Aparentemente, estes indivíduos têm um comportamento normal, demonstrando serem pessoas agradáveis e de bom convívio social, o que facilita o acesso às suas vítimas. Um dos casos norte-americanos mais famosos diz respeito à Ted Bundy que, mesmo acusado de assassinar mais de trinta mulheres, ainda possuía fãs e recebia bilhetes de garotas ao longo das sessões no tribunal de Justiça. As vítimas do Maníaco do Parque também relataram terem se sentido atraídas por Francisco Assis Pereira antes de serem atacadas.

Psicopatas costumam ser inteligentes, articulados. A mentira e a sedução são utilizadas com frequência. Inclusive, a aparente sensibilidade afetiva aparece como recurso dentro dessa manipulação, pois é sempre em benefício próprio. Quem assiste o documentário da Netflix, Conversations with a Killer: The Ted Bundy Tapes, fica em choque quando o assassino pede sua namorada em casamento em pleno julgamento para tentar escapar da execução na cadeira de choque. Sua empatia ou pseudo afetividade é sempre um instrumento utilizado pensando nele mesmo.

Muitas vezes o termo psicopata é associado à assassinos em geral, pois em nossa sociedade é completamente imoral matar outra pessoa. No entanto, possuem uma personalidade bastante típica. Diferente de um criminoso passional, um psicopata planeja o crime e possui marcas próprias. Seu arrependimento costuma aparecer não na infração, na violência em si, mas quando pensa o que ele perdeu com aquilo. Não existe remorso algum.

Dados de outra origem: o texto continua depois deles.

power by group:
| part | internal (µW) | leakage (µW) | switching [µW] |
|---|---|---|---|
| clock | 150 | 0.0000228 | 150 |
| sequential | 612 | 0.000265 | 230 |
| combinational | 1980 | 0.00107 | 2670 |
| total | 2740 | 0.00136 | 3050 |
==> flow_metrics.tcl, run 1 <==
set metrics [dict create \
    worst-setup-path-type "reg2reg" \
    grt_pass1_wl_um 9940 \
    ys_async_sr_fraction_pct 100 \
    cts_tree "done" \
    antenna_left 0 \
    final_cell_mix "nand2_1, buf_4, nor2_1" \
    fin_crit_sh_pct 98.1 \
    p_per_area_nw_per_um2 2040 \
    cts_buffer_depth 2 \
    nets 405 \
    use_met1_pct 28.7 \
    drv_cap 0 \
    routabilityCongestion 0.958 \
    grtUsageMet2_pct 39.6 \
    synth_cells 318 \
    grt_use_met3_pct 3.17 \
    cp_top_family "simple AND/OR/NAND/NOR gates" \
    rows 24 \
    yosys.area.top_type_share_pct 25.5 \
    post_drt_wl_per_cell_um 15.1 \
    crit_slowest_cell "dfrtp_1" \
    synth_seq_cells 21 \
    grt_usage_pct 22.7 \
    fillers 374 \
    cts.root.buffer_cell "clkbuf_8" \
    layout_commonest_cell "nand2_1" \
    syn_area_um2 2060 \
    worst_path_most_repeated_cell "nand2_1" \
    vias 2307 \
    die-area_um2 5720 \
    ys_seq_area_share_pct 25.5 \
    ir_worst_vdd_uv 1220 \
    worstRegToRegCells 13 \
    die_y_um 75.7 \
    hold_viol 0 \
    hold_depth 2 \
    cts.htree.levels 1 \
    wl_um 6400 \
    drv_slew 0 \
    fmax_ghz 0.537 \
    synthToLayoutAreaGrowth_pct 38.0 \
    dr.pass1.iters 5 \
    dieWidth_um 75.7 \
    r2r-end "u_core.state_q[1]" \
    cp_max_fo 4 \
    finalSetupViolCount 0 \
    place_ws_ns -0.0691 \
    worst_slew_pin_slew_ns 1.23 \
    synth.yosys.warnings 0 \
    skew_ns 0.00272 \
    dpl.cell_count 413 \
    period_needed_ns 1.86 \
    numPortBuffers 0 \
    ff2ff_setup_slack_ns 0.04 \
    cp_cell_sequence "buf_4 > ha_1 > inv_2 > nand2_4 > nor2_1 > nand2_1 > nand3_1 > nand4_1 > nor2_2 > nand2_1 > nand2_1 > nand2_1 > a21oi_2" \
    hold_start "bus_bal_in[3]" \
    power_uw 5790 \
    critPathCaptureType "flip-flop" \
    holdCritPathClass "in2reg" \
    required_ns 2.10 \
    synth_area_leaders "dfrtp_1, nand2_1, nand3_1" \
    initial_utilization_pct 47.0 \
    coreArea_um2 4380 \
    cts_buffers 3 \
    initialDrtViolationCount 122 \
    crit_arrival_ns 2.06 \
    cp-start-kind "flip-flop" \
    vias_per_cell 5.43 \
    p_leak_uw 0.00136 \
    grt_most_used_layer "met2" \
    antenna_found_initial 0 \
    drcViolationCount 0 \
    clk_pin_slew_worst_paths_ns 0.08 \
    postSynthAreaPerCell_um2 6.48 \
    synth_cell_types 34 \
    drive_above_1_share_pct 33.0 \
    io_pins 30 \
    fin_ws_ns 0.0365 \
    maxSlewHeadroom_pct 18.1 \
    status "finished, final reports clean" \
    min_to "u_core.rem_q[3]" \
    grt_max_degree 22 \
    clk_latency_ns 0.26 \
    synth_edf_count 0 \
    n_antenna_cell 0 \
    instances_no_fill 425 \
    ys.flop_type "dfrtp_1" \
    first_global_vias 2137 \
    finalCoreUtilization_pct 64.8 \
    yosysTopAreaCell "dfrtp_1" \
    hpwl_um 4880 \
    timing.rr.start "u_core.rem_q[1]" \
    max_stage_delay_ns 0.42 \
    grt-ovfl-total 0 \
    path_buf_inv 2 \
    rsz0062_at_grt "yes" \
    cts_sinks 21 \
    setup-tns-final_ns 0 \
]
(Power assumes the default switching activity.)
===== src/rtl/mont_precomp.sv =====
// Montgomery precompute: R mod n, R^2 mod n and -n^-1 mod 2^R_WIDTH for an odd modulus n.
// Build option: define MONT_PRECOMP_R2_EN to also produce r2 (otherwise r2 is tied to 0).
module mont_precomp #(
    parameter int unsigned WIDTH   = 8,
    parameter int unsigned S       = 2,
    parameter int unsigned R_WIDTH = 8
) (
    input  logic                      clk,
    input  logic                      rst,
    input  logic                      start,
    input  logic [S-1:0][WIDTH-1:0]   n,
    output logic [S-1:0][WIDTH-1:0]   mont_one,
    output logic [S-1:0][WIDTH-1:0]   r2,
    output logic [R_WIDTH-1:0]        n_prime,
    output logic                      busy,
    output logic                      done,
    output logic                      err
);

    localparam int unsigned NW = WIDTH * S;
`ifdef MONT_PRECOMP_R2_EN
    localparam int unsigned NDBL = 2 * NW;
`else
    localparam int unsigned NDBL = NW;
`endif
    localparam int unsigned IW = $clog2(R_WIDTH);
    localparam int unsigned CW = $clog2(NDBL + 1);

    // StDone holds the one-cycle done pulse and otherwise behaves exactly like StIdle.
    typedef enum logic [2:0] {StIdle, StCheck, StNprime, StDouble, StDone} state_e;

    state_e             state_q;
    logic [NW-1:0]      n_q;
    logic [R_WIDTH-1:0] y_q;
    logic [NW-1:0]      x_q;
    logic [IW-1:0]      i_q;
    logic [CW-1:0]      d_q;
    logic [NW-1:0]      mont_one_q;
    logic [R_WIDTH-1:0] n_prime_q;
    logic               busy_q;
    logic               done_q;
    logic               err_q;

    logic [R_WIDTH-1:0] prod;
    logic [R_WIDTH-1:0] y_next;
    logic [NW:0]        x_dbl;
    logic [NW-1:0]      x_next;
    logic [CW-1:0]      d_inc;

    always_comb begin
        prod   = n_q[R_WIDTH-1:0] * y_q;
        y_next = y_q;
        if (prod[i_q]) begin
            y_next[i_q] = 1'b1;
        end
        // x < n on entry, so 2x < 2n and a single subtract brings it back below n.
        x_dbl  = {x_q, 1'b0};
        x_next = (x_dbl >= {1'b0, n_q}) ? NW'(x_dbl - {1'b0, n_q}) : x_dbl[NW-1:0];
        d_inc  = d_q + CW'(1);
    end

`ifdef MONT_PRECOMP_R2_EN
    logic [NW-1:0] r2_q;

    always_ff @(posedge clk or posedge rst) begin
        if (rst) begin
            r2_q <= '0;
        end else if (state_q == StCheck && !n_q[0]) begin
            r2_q <= '0;
        end else if (state_q == StDouble && d_inc == CW'(NDBL)) begin
            r2_q <= x_next;
        end
    end

    assign r2 = r2_q;
`else
    assign r2 = '0;
`endif

    always_ff @(posedge clk or posedge rst) begin
        if (rst) begin
            state_q    <= StIdle;
            n_q        <= '0;
            y_q        <= '0;
            x_q        <= '0;
            i_q        <= '0;
            d_q        <= '0;
            mont_one_q <= '0;
            n_prime_q  <= '0;
            busy_q     <= 1'b0;
            done_q     <= 1'b0;
            err_q      <= 1'b0;
        end else begin
            done_q <= 1'b0;
            unique case (state_q)
                StIdle, StDone: begin
                    if (start) begin
                        n_q     <= n;
                        busy_q  <= 1'b1;
                        err_q   <= 1'b0;
                        state_q <= StCheck;
                    end
                end
                StCheck: begin
                    if (!n_q[0]) begin
                        mont_one_q <= '0;
                        n_prime_q  <= '0;
                        err_q      <= 1'b1;
                        done_q     <= 1'b1;
                        busy_q     <= 1'b0;
                        state_q    <= StDone;
                    end else begin
                        y_q     <= R_WIDTH'(1);
                        i_q     <= IW'(1);
                        x_q     <= (n_q == NW'(1)) ? '0 : NW'(1);
                        state_q <= StNprime;
                    end
                end
                StNprime: begin
                    y_q <= y_next;
                    if (i_q == IW'(R_WIDTH - 1)) begin
                        n_prime_q <= R_WIDTH'(0) - y_next;
                        i_q       <= '0;
                        d_q       <= '0;
                        state_q   <= StDouble;
                    end else begin
                        i_q <= i_q + IW'(1);
                    end
                end
                StDouble: begin
                    x_q <= x_next;
                    d_q <= d_inc;
                    if (d_inc == CW'(NW)) begin
                        mont_one_q <= x_next;
                    end
                    if (d_inc == CW'(NDBL)) begin
                        d_q     <= '0;
                        done_q  <= 1'b1;
                        busy_q  <= 1'b0;
                        state_q <= StDone;
                    end
                end
                default: state_q <= StIdle;
            endcase
        end
    end

    assign mont_one = mont_one_q;
    assign n_prime  = n_prime_q;
    assign busy     = busy_q;
    assign done     = done_q;
    assign err      = err_q;

endmodule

Pelo fato de assassinos em série terem um grande apelo midiático, muitas vezes se comete o erro em pensar que todo psicopata necessariamente irá cometer crimes. A psicopatia é um padrão, mas se reflete da mesma forma em todas as pessoas. Mesmo assim, ainda hoje faltam estudos que comprovem a eficácia de um tratamento para um psicopata, principalmente em casos extremos.